Fiche publication


Date publication

juillet 2012

Auteurs

Membres identifiés du Cancéropôle Est :
Pr NGUYEN Philippe


Tous les auteurs :
Ben-Hadj-Khalifa S, Nguyen P, Mahjoub T, Hezard N

Résumé

BACKGROUND: Monocytes and factor Xa (FXa) are procoagulant agents implicated in the physiopathological processes of atherosclerosis and thrombosis. OBJECTIVE: we evaluated the anticoagulant effect of the anti-inflammatory cytokine IL-10 on an FXa-activated human monocyte (Hu-monocyte) procoagulant phenotype. METHODS: Hu-monocytes were purified by elutriation and activated by FXa. The effect of IL-10 was assessed by means of a 2 h pre-incubation step with recombined human IL-10 (0.5 and 1 ng/mL). Real-time RT-PCR and Western blotting were used to evaluate the effect of IL-10 on tissue factor (TF) mRNA and protein synthesis. A thrombin generation (TG) assay was used as a functional test to assess the effect of IL-10 on TF-dependent TG. RESULTS: we showed that IL-10 inhibited both TFmRNA and TF protein expression in a dose-dependant manner.We showed, as a functional consequence, that IL-10 inhibited Hu-monocyte-triggered TG and that this inhibition was concentration-dependant, and significant for all TG phases. The rate index of the propagation phase (rate index) was the most sensitive parameter while the endpoint of TG decay (S-tail) and the endogenous thrombin potential (ETP) were the least sensitive (inhibition of 80, 40 and 30% respectively).

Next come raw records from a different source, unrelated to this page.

What follows belongs to an exercise in optimizing a design on an open flow for small area, a short achievable clock period and few clock cycles per item; a production flow would make more cautious choices.
RTL that was checked went through simulation tests only; none was proved equivalent to the original.
For runs 5 to 7, only the layout was checked, not whether the RTL still works.
Power is estimated from default activity; no workload was simulated.

File: flow/run.sh
#!/bin/bash
# Standard layout, but the port buffers are the small, fast buf_1 (instead of
# the default pick, a clkdlybuf4s50_1 delay cell).
set -euo pipefail
bash standard.sh "BUFFER_PORTS_ARGS=-buffer_cell sky130_fd_sc_hd__buf_1" finish > standard_flow.log 2>&1
File: standard.sh
#!/bin/bash
# synth_recipe.tcl (not shown) runs the flow's synth.tcl, then flattens the netlist and writes it again
# the make line also repeats each setting of config.mk as NAME=value (left out here)
make -C /OpenROAD-flow-scripts/flow DESIGN_CONFIG=/design/flow/config.mk WORK_HOME=/design/flow/orfs CLKGATE_MAP_FILE= SYNTH_SCRIPT=/design/flow/synth_recipe.tcl "${@:-finish}"
File: config.mk
export PLATFORM = sky130hd
export DESIGN_NAME = varint_unit
export DESIGN_NICKNAME = varint_unit
export VERILOG_FILES = /design/flow/design.v
export SDC_FILE = /design/flow/constraint.sdc
export NUM_CORES = 4
export LEC_CHECK = 0
export CAP_MARGIN = 20
export CORE_MARGIN = 2
export CORE_UTILIZATION = 40
export SLEW_MARGIN = 20
File: constraint.sdc
create_clock -name core_clock -period 5.0 [get_ports {clk}]
set_input_delay 1.0000 -clock core_clock [delete_from_list [all_inputs] [get_ports {clk}]]
set_output_delay 1.0000 -clock core_clock [all_outputs]
set_load 0.01 [all_outputs]
File: design.v
module varint_unit (
  input             clk,
  input             rst,
  input             cmd_valid,
  output            cmd_ready,
  input      [7:0]  cmd_op,
  input      [63:0] cmd_arg,
  output            snk_valid,
  output     [7:0]  snk_data,
  input             snk_ready,
  input      [1:0]  snk_resp,
  output            src_req,
  input             src_ready,
  input      [7:0]  src_data,
  input      [1:0]  src_resp,
  output            rsp_valid,
  output     [3:0]  rsp_status,
  output     [63:0] rsp_res,
  output     [79:0] rsp_buf
);
  reg        st_enc;    
  reg        st_dec;    
  reg [9:1]  p;         
  reg [62:0] val;       
  wire idle = ~st_enc & ~st_dec;
  wire is_e = (cmd_op == 8'h00);
  wire is_b = (cmd_op == 8'h01);
  wire is_c = (cmd_op == 8'h02);
  wire is_d = (cmd_op == 8'h10);
  genvar g;
  wire [9:0] nz;    
  generate
    for (g = 0; g < 9; g = g + 1) begin : g_nz
      assign nz[g] = |cmd_arg[7*g +: 7];
    end
  endgenerate
  assign nz[9] = cmd_arg[63];
  wire [8:0] cont;
  assign cont[8] = nz[9];
  generate
    for (g = 7; g >= 0; g = g - 1) begin : g_cont
      assign cont[g] = cont[g+1] | nz[g+1];
    end
  endgenerate
  wire [3:0] alen = nz[9] ? 4'd10 : nz[8] ? 4'd9 : nz[7] ? 4'd8 : nz[6] ? 4'd7 :
                    nz[5] ? 4'd6  : nz[4] ? 4'd5 : nz[3] ? 4'd4 : nz[2] ? 4'd3 :
                    nz[1] ? 4'd2  : 4'd1;
  generate
    for (g = 0; g < 9; g = g + 1) begin : g_buf
      assign rsp_buf[8*g +: 7] = cmd_arg[7*g +: 7];
      assign rsp_buf[8*g + 7]  = cont[g];
    end
  endgenerate
  assign rsp_buf[79:72] = {7'd0, cmd_arg[63]};
  wire e_act = st_enc | (idle & cmd_valid & is_e);
  wire d_act = st_dec | (idle & cmd_valid & is_d);
  wire o_act = idle & cmd_valid & ~is_e & ~is_d;    
  assign cmd_ready = idle & (is_e ? snk_ready : is_d ? src_ready : 1'b1);
  wire [9:1] cv;
  assign cv[9] = 1'b0;
  generate
    for (g = 8; g >= 1; g = g - 1) begin : g_cv
      assign cv[g] = cv[g+1] | (|val[7*g +: 7]);
    end
  endgenerate
  reg [6:0] val_grp;
  integer i;
  always @(*) begin
    val_grp = 7'd0;
    for (i = 1; i <= 9; i = i + 1)
      val_grp = val_grp | ({7{p[i]}} & val[7*(i-1) +: 7]);
  end
  wire e_more = st_enc ? |(p & cv) : cont[0];
  assign snk_valid = e_act;
  assign snk_data  = st_enc ? {e_more, val_grp} : {cont[0], cmd_arg[6:0]};
  wire e_step = e_act & snk_ready;
  wire e_err  = snk_resp != 2'd0;
  wire e_done = e_step & (e_err | ~e_more);
  assign src_req = d_act;
  wire d_step = d_act & src_ready;
  wire d_err  = src_resp != 2'd0;
  wire d_last = st_dec & p[9];      
  wire d_done = d_step & (d_err | ~src_data[7] | d_last);
  wire illegal = o_act & ~is_b & ~is_c;
  wire err  = d_act ? d_err : e_err;
  wire err1 = d_act ? src_resp[1] : snk_resp[1];
  wire err_now = (d_act | e_act) & err;
  assign rsp_valid  = o_act | e_done | d_done;
  assign rsp_status = {1'b0,
                       illegal | (err_now & err1),
                       illegal | (err_now & err1) | (d_last & ~err & src_data[7]),
                       illegal | (err_now & ~err1)};
  wire [63:0] dec;
  assign dec[6:0] = st_dec ? val[6:0] : ({7{idle & cmd_valid & is_d}} & src_data[6:0]);
  generate
    for (g = 1; g < 9; g = g + 1) begin : g_dec
      wire lt = st_dec & (|p[9:g+1]);
      wire eq = st_dec & p[g];
      assign dec[7*g +: 7] = ({7{lt}} & val[7*g +: 7]) | ({7{eq}} & src_data[6:0]);
    end
  endgenerate
  assign dec[63] = d_last & src_data[0];
  wire [3:0] ecnt = {p[7] | p[8] | p[9],
                     p[3] | p[4] | p[5] | p[6],
                     p[1] | p[2] | p[5] | p[6] | p[9],
                     p[2] | p[4] | p[6] | p[8]};
  wire [3:0] cnt = st_enc ? ecnt : alen;
  assign rsp_res[63:4] = dec[63:4];
  assign rsp_res[3:0]  = d_act ? dec[3:0] : cnt;
  always @(posedge clk) begin
    if (rst) begin
      st_enc <= 1'b0;
      st_dec <= 1'b0;
    end else if (e_done | d_done) begin
      st_enc <= 1'b0;
      st_dec <= 1'b0;
    end else if (e_step) begin
      st_enc <= 1'b1;
    end else if (d_step) begin
      st_dec <= 1'b1;
    end
  end
  always @(posedge clk) begin
    if (idle) p <= 9'd1;
    else if (e_step | d_step) p <= {p[8:1], 1'b0};
  end
  always @(posedge clk) begin
    if (idle) begin
      val[62:7] <= {6'd0, cmd_arg[63:14]};
      val[6:0]  <= is_d ? src_data[6:0] : cmd_arg[13:7];
    end else if (st_dec & src_ready) begin
      for (i = 1; i < 9; i = i + 1)
        if (p[i]) val[7*i +: 7] <= src_data[6:0];
    end
  end
endmodule
==> run notes, run 1 <==
- WP data required: 4.00 ns
- # port buffers: 240
- Lkg Pwr: 2.26 nW
- Setup Buffers After CTS: 0
- I/O pin cnt: 249
- CORE AREA: 13300 um^2
- Crit path DAT: 3.33 ns
- Worst setup SP type: input pin
- Largest net degree at the start of global routing: 54
- Drc violations: 0
- Reg2Reg Depth: 9
- Critical path cell sequence: buf_1 > or4_1 > nand4b_1 > nor4_2 > a2111oi_1 > o31ai_1 > o2bb2ai_1 > buf_1
- Critical path launch point: cmd_arg[44]
- Post-CTS Resized: 0
- Slew Viols, Final: 0
- First-pass GRT wire length: 31.0 mm
- Slowest cell delay on critical path: 0.69 ns
- Hold Path Depth: 2
- Unrepaired setup endpoints after global routing: false
- Most instantiated cells after synthesis: buf_4 (73), a21o_1 (58), edfxtp_1 (57), clkbuf_1 (47), a22o_1 (45)
- Post-Layout Cell Count: 910
- Pwr/cell area: 242 nW/um^2
- Hold Crit Start: val[60]$_SDFFE_PP0P_
- Cell count after placement: 895
- Tightest Hold Check Type: register to register
- Post-synth EDFFs: 57
- Slew headroom: 16.4%
- Grt ovf: 0
- Final #Nets: 819
- Min cycle time layout: 4.33 ns
- Synth top area share: 31.0%
- Worst-Skew Late Latency: 0.34 ns
- FF+latch count, synth: 74
- Htree depth: 3
- Leading area contributor after synthesis: edfxtp_1
- Clock tree from TritonCTS: built
- Synthesized area per cell: 9.27 um^2
- Pre-Repair DR Iteration Count: 9
- Max clock buf depth: 2
- Worst Slack Setup Final: 0.671 ns
- Clock Tree Root: clkbuf_16
- CTS Hold Bufs: 0
- Initial antenna violation count: 0
- Ant. Diodes: 0
- Most frequent cell after synthesis: buf_4
- Total power: 1.50 mW
- Crit Path Max Fanout: 5
- GRT Util Overall: 28.9%
- Cts bufs inserted: 9
- Cell area after synthesis: 5510 um^2
- DIE AREA: 14700 um^2
- Vias in the first global route: 5178
- Die X: 121 um
- Final setup vio count: 0
- Status: complete, no violations
- Sequential-to-total area share from yosys stat: 37.2%
- Post-synth top flop: edfxtp_1
- WS Path Type: input pin to output pin
- Slew @ Worst Pin: 1.25 ns
- Via count: 5515
- VDD IR-drop max: 0.218 mV
- Worst R2R Setup Slack: 1.84 ns
- Hpwl dp: 16.3 mm
- Final Hold Fails: 0
- Part of the cycle the worst path needs: 86.6%
- Starting Density: 41.3%
- Row cnt: 42
- Number of vias per cell: 6.06
- Final GP Congestion: 0.991
- Yosys warns: 1
- Post-synthesis instance total: 595
- Fmax: 0.231 GHz
- Top cell by count, worst path: buf_1
- Share of cells above drive strength 1: 5.45%
- Critical path's slowest cell: nor4_2
- Synth cell types: 57
- Die height: 121 um
- Synth area leaders: edfxtp_1 (31%), buf_4 (9.9%), a21o_1 (7.9%)
- Worst-path clk slew: 0.06 ns
- Routed len/inst: 24.1 um
- Hold worst-path end: val[60]$_SDFFE_PP0P_
- Setup Total Neg Slack: 0 ns
- Detail Route Antenna Nets: 0
- Max-Cap Viols: 0
- WL final: 21.9 mm
- Worst r2r src: st_dec$_SDFFE_PP0P_
- Clk sink count: 74
- Clock Skew: 0.00868 ns
- Post-synthesis async set-or-reset flop share: 0%
- Crit. End Element: output pin
- Reg2Reg Capture Point: p[7]$_SDFFE_PP0P_
- Area Growth Syn to Fin: 12.8%
- Worst slack, placed: 0.693 ns
- DRT iter0 DRCs: 658
[report_power, final]
| part | leakage (nW) | internal (mW) | switching, mW |
|---|---|---|---|
| sequential | 0.740 | 0.690 | 0.0318 |
| combinational | 1.38 | 0.0591 | 0.102 |
| clock | 0.130 | 0.382 | 0.240 |
[state kept, by name, indices dropped and copies added, names as in the netlist]
register / count
st_dec: 1
p: 9
val: 63
st_enc: 1
[kinds of logic (layout without fill, tap and decap cells)]
family	after synthesis	in the layout	share of synthesized area, %
other cells	1	8	0.0680
flops	74	74	37.2
compound gates	195	195	27.4
simple gates	170	170	17.0
fa+ha+maj	1	1	0.182
mux	18	18	3.45
buf+inv	136	268	14.7
[per-stage QoR]
step	util [%]	hold slack (ns)	instance area (um^2)
2_1_floorplan	-	0.460	5540
3_3_place_gp	44.5	0.466	5940
3_5_place_dp	44.5	0.481	5940
4_1_cts	46.6	0.489	6220
5_1_grt	46.6	0.515	6220
6_report	46.6	0.498	6220
[layer usage]
metal  share of wire, %  vias to the layer above  wire length (um)  global-route usage, %
li1                   -                     2458                 -                      -
met2                 46                      385             10100                   46.3
met1                 41                     2607              8950                   38.2
met3                9.0                       65              1970                   4.98
met5                  0                        -                 0                      0
met4                4.0                        0               879                   13.0
[layout by cell type (no fill, tap or decap), types with 4 or more instances in the layout]
master / n
nor3_1: 18
and2_1: 9
mux2i_1: 10
or2_2: 4
conb_1: 8
nand2_1: 28
a222oi_1: 7
o21ai_0: 8
nor4_1: 16
nor2b_1: 21
buf_4: 8
or4_1: 5
buf_1: 240
nand4_1: 8
a22o_1: 45
nor2_1: 22
edfxtp_1: 57
nand3_1: 16
o31ai_1: 6
a21o_1: 58
inv_1: 4
clkbuf_16: 9
a221oi_1: 7
mux2_2: 8
dfxtp_1: 17
a21oi_1: 17
a22oi_1: 24
a21boi_0: 5
[critical path: cells and delay by family]
family                 cells  cell delay [ns]
and+or+nand+nor            3             1.54
buffers and inverters      2             0.25
AOI/OAI and AO/OA          3             0.52
[layout make-up]
class                   instances  area [um^2]
fillers                      1362         7130
multi-input cells             392         2690
clock buffers                  12          236
repair buffers                248          961
inverters                       5         18.8
clock inverters                 3         41.3
flip-flops and latches         74         2050
well taps                     176          220
[worst max-delay path by stage]
stage | to | slack, ns | cells after the start
final | rsp_valid | 0.67 | 8
after global routing | rsp_valid | 0.46 | 8
after CTS | rsp_valid | 0.69 | 8
after detailed placement | rsp_valid | 0.69 | 8
after global placement | rsp_valid | 0.74 | 8
after floorplan | rsp_valid | 1.38 | 6
Testbench counts, summed over its fixed seeds: cycles 18,766, items 4,800.
==> run 2, diff against run 1 <==
==> flow/run.sh (replaced) <==
#!/bin/bash
# Standard layout, but the port buffers are the small, fast buf_1 (instead of
# the default pick, a clkdlybuf4s50_1 delay cell), and timing repair only
# sizes and swaps gates (no new buffers).
set -euo pipefail
bash standard.sh "BUFFER_PORTS_ARGS=-buffer_cell sky130_fd_sc_hd__buf_1" \
  "SETUP_MOVE_SEQUENCE=unbuffer,sizeup,swap" finish > standard_flow.log 2>&1
--- a/config.mk
+++ b/config.mk
@@ -9,3 +9,4 @@
 export CORE_MARGIN = 2
 export CORE_UTILIZATION = 40
+export SETUP_SLACK_MARGIN = 2.0
 export SLEW_MARGIN = 20
==> run 2 against run 1 <==
Effect of this change: still clean on timing, DRC and antenna; area after synthesis stayed put; total power down 0.84%; setup slack improved by 0.30 ns; clock-buffer cell count fell by 3; global-route usage rose by 0.62 points; via count grew 0.22%; flip-flop and latch count unchanged; critical path type unchanged; critical endpoint unchanged; highest routed layer unchanged.
==> run notes, run 2 <==
- Ant. Diodes: 0
- Die height: 121 um
- DRT iter0 DRCs: 687
- Synthesized area per cell: 9.27 um^2
- Cell area after synthesis: 5510 um^2
- Reg2Reg Depth: 4
- Part of the cycle the worst path needs: 80.5%
- Vias in the first global route: 5262
- Share of cells above drive strength 1: 17.5%
- Min cycle time layout: 4.03 ns
- GRT Util Overall: 29.5%
- Top Family by Delay on Critical Path: simple AND/OR/NAND/NOR gates
- NetSw: 0.404 mW
- Slew Viols, Final: 0
- CORE AREA: 13300 um^2
- Post-synth top flop: edfxtp_1
- Fmax: 0.248 GHz
- Clk sink count: 74
- Setup Buffers After CTS: 0
- Max clock buf depth: 2
- Post-synthesis instance total: 595
- Commonest non-fill, non-tap cell in the layout: buf_1
- Final GP Congestion: 0.923
- Smallest hold slack: 0.499 ns
- Crit. End Element: output pin
- Hold Path Depth: 2
- Final #Nets: 815
- # port buffers: 240
- Critical path cell sequence: clkbuf_2 > or4_4 > nand4b_1 > nor4_4 > a2111oi_2 > o31ai_2 > o2bb2ai_1 > buf_2
- Top flop regs: val (63), p (9)
- Clock power frac: 39.9%
- Sequential-to-total area share from yosys stat: 37.2%
- Slew @ Worst Pin: 1.20 ns
- Lkg Pwr: 2.49 nW
- Final setup vio count: 0
- Post-synthesis async set-or-reset flop share: 0%
- Largest net degree at the start of global routing: 54
- Worst-Skew Late Latency: 0.34 ns
- Grt ovf: 0
- I/O pin cnt: 249
- FF+latch count, synth: 74
- Commonest cells after routing, fill and taps aside: buf_1 (191), a21o_1 (58), edfxtp_1 (57), a22o_1 (45), nand2_1 (27)
- Logic pwr share: 11.9%
- Starting Density: 41.3%
- Leading area contributor after synthesis: edfxtp_1
- Cts bufs inserted: 9
- WS Path Type: input pin to output pin
- Slowest cell delay on critical path: 0.52 ns
- Clock Tree Root: clkbuf_16
- Initial antenna violation count: 0
- Slew headroom: 19.7%
- Drc violations: 0
- WL final: 22.3 mm
- P_int: 1.09 mW
- Yosys warns: 1
- Final core occ: 49.0%
- Post-synth EDFFs: 57
- Clock Skew: 0.00294 ns
- DIE AREA: 14700 um^2
- CTS Hold Bufs: 0
- Via count: 5527
- Row cnt: 42
- Area Growth Syn to Fin: 18.7%
- Most instantiated cells after synthesis: buf_4 (73), a21o_1 (58), edfxtp_1 (57), clkbuf_1 (47), a22o_1 (45)
- Number of vias per cell: 6.10
- Crit path DAT: 3.03 ns
- Detail Route Antenna Nets: 0
- Status: complete, no violations
- Hpwl dp: 16.4 mm
- Die X: 121 um
- Pwr/cell area: 228 nW/um^2
- Switching Fraction: 27.1%
- Most flop-heavy register: val
- Buf+Inv Stages, Crit Path: 2
- Synth cell types: 57
- Largest register FFs: 63
- Final Hold Fails: 0
- Crit Path Max Fanout: 5
- Worst-path clk slew: 0.06 ns
- First-pass GRT wire length: 32.0 mm
- WP data required: 4.00 ns
- Clock tree from TritonCTS: built
- Seq pwr share: 48.2%
- Routed len/inst: 24.6 um
- Htree depth: 3
- Max-Cap Viols: 0
- Synth area leaders: edfxtp_1 (31%), buf_4 (9.9%), a21o_1 (7.9%)
- Setup Total Neg Slack: 0 ns
- Pre-Repair DR Iteration Count: 7
- VDD IR-drop max: 0.152 mV
- Tightest Hold Check Type: register to register
- Critical path's slowest cell: or4_4
- Most frequent cell after synthesis: buf_4
- Cell count along the critical path: 8
- Filler cells: 1304
- Unrepaired setup endpoints after global routing: true
- Worst setup SP type: input pin
- Synth top area share: 31.0%
-- run 2: cell counts after synthesis --
Identical to the previous run, type by type.
-- run 2: final timing paths --
path | start | end | slack [ns]
setup / recovery | cmd_arg[47] | rsp_valid | 0.97
hold / removal | val[60]$_SDFFE_PP0P_ | val[60]$_SDFFE_PP0P_ | 0.50
setup reg to reg | st_dec$_SDFFE_PP0P_ | val[46]$_DFFE_PP_ | 2.47
hold reg to reg | val[60]$_SDFFE_PP0P_ | val[60]$_SDFFE_PP0P_ | 0.50
-- run 2: cell families (layout without fill, tap and decap cells) --
| kind of cell | count (synthesis) | after routing | share of synthesized area, % |
|---|---|---|---|
| DFF | 74 | 74 | 37.2 |
| muxes | 18 | 18 | 3.45 |
| AOI/OAI and AO/OA | 195 | 195 | 27.4 |
| buffers and inverters | 136 | 264 | 14.7 |
| and+or+nand+nor | 170 | 170 | 17.0 |
| other | 1 | 8 | 0.0680 |
| adders and majority gates | 1 | 1 | 0.182 |
-- run 2: power groups by stage --
stage / clock [mW] / combinational, mW / sequential, mW
after floorplan: 0 / 0.119 / 0.716
after global placement: 0 / 0.161 / 0.733
after detailed placement: 0 / 0.163 / 0.732
after CTS: 0.597 / 0.173 / 0.718
after global routing: 0.621 / 0.192 / 0.720
final: 0.595 / 0.178 / 0.720
-- run 2: worst register-to-register path: cells and delay by family, from the launching register on --
family                 cells  cell delay [ns]
AO/OA/AOI/OAI              1             0.35
buffers and inverters      2             0.81
flip-flops                 1             0.40
AND/OR/NAND/NOR            1             0.67
-- run 2: timing repair --
action	in CTS	in global routing
pin swaps	20	20
resized for setup	71	40
endpoints found under the setup margin	92	58
-- run 2: area by class of cell --
class / instances / area (um^2) / area share (%)
clock buffer: 9 / 225 / 3.44
tap: 176 / 220 / 3.37
inverter: 5 / 18.8 / 0.287
clock inverter: 6 / 45.0 / 0.688
sequential: 74 / 2080 / 31.7
timing repair buffer: 244 / 1070 / 16.3
multi-input combinational: 392 / 2890 / 44.2
-- run 2: metal layers --
layer	GRT usage, %	up-vias	share of wire, %
li1	-	2437	-
met1	38.7	2682	41
met2	47.3	350	46
met3	5.50	58	8.7
met4	13.5	0	4.1
met5	0	-	0
-- run 2: through the flow --
stage / area, um^2 / power (mW) / setup WS [ns] / instances
6_report: 6540 / 1.49 / 0.974 / 906
5_1_grt: 6540 / 1.53 / 0.857 / 906
4_1_cts: 6450 / 1.49 / 0.900 / 906
3_5_place_dp: 5980 / 0.895 / 0.633 / 891
3_3_place_gp: 5980 / 0.894 / 0.685 / 891
2_1_floorplan: 5620 / 0.834 / 1.48 / 602
==> run 3, diff against run 2 <==
==> flow/run.sh (replaced) <==
#!/bin/bash
# Standard synthesis and layout, with two changes:
#  - the combinational logic of the standard synthesis netlist is re-mapped
#    by ABC with a delay-driven script (flip-flops untouched), see remap.sh;
#  - the port buffers are the small, fast buf_1 (instead of the default pick,
#    a clkdlybuf4s50_1 delay cell).
set -euo pipefail
BUF="BUFFER_PORTS_ARGS=-buffer_cell sky130_fd_sc_hd__buf_1"
R=orfs/results/$FLOW_PLATFORM/varint_unit/base
bash standard.sh "$BUF" synth > 1_standard_synth.log 2>&1
cp $R/1_2_yosys.v 1_2_yosys.standard.v
export DONT_USE_CELLS="$(awk '/^export DONT_USE_CELLS/{f=1} f{print} f&&!/\\$/{exit}' $FLOW_HOME/platforms/$FLOW_PLATFORM/config.mk | grep -oE 'sky130_fd_sc_hd__[A-Za-z0-9_]+' | tr '\n' ' ')"
bash flow/remap.sh $PWD/1_2_yosys.standard.v $PWD/1_2_yosys.remap.v $PWD/flow/abc_delay.script > 2_remap.log 2>&1
cp 1_2_yosys.remap.v $R/1_2_yosys.v
rm -f $R/1_synth.odb $R/1_synth.sdc
bash standard.sh "$BUF" finish > 3_standard_finish.log 2>&1
==> flow/abc_delay.script (new file) <==
strash
dch -f
map -D 900
topo
buffer -p
upsize -D 900
dnsize -D 900
==> flow/remap.sh (new file) <==
#!/bin/bash
# Re-map the combinational logic of the standard synthesis netlist with a
# delay-driven ABC script. Flip-flops (and their instance names and cell
# types) are left exactly as the standard synthesis made them.
# usage: remap.sh IN.v OUT.v ABC_SCRIPT
set -euo pipefail
in=$1; out=$2; scr=$3
LIB=$FLOW_HOME/platforms/sky130hd/lib/sky130_fd_sc_hd__tt_025C_1v80.lib
seq=$(grep -oE 'sky130_fd_sc_hd__[a-z0-9_]+' "$in" | sort -u | grep -E '__(e?s?df|dl|sdf|edf|conb)' | tr '\n' ' ')
dontuse=""
for c in $DONT_USE_CELLS; do dontuse="$dontuse -dont_use $c"; done
printf 'set_driving_cell sky130_fd_sc_hd__buf_1\nset_load 5\n' > remap_abc.constr
cat > remap.ys <<EOT
read_liberty -ignore_miss_func $LIB
blackbox $seq
read_verilog $in
hierarchy -top $FLOW_TOP
flatten
opt_clean
techmap
opt -fast
abc -script $scr -liberty $LIB $dontuse -constr remap_abc.constr
opt_clean -purge
hilomap -singleton -hicell sky130_fd_sc_hd__conb_1 HI -locell sky130_fd_sc_hd__conb_1 LO
splitnets
rename -hide w:*.*
opt_clean -purge
stat -liberty $LIB
write_verilog -noattr -noexpr -nohex -nodec $out
EOT
yosys -s remap.ys
--- a/config.mk
+++ b/config.mk
@@ -9,4 +9,3 @@
 export CORE_MARGIN = 2
 export CORE_UTILIZATION = 40
-export SETUP_SLACK_MARGIN = 2.0
 export SLEW_MARGIN = 20
==> run 3 against run 2 <==
Effect of this change: final area fell by 6.1%; clock skew rose by 0.0020 ns; setup slack better by 0.041 ns; flip-flop and latch count did not move; die area is 12% lower; cell count up 13%; sequential share of layout area grew 1.7 points; utilization rose by 2.6 points; critical path type is now register to output pin; largest power group unchanged.
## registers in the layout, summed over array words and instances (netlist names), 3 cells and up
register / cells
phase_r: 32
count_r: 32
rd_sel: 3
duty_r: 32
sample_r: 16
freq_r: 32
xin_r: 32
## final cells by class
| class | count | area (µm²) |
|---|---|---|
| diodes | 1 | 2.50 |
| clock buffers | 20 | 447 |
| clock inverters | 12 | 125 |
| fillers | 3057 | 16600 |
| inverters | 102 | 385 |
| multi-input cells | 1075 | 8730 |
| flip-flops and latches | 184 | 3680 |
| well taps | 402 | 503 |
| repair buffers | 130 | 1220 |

The IL-10 pattern of TG inhibition was similar to TF-Ab-induced inhibition: IC(50) were not reached by ETP and S-tail, and the lowest IC(50) values were reached by the rate index (0.61 +/- 0.12 ng/mL and 1.87 +/- 0.35 mug/mL respectively). CONCLUSION: the anticoagulant effect of the anti-inflammatory cytokine IL-10 in an FXa-activated Hu-monocyte model is an additional illustration of the cross-talk between inflammation and coagulation, opening new approaches in the field of arteriosclerosis and thrombosis.

Référence

Eur Cytokine Netw. 2012 Jul-Sep;23(3):87-92.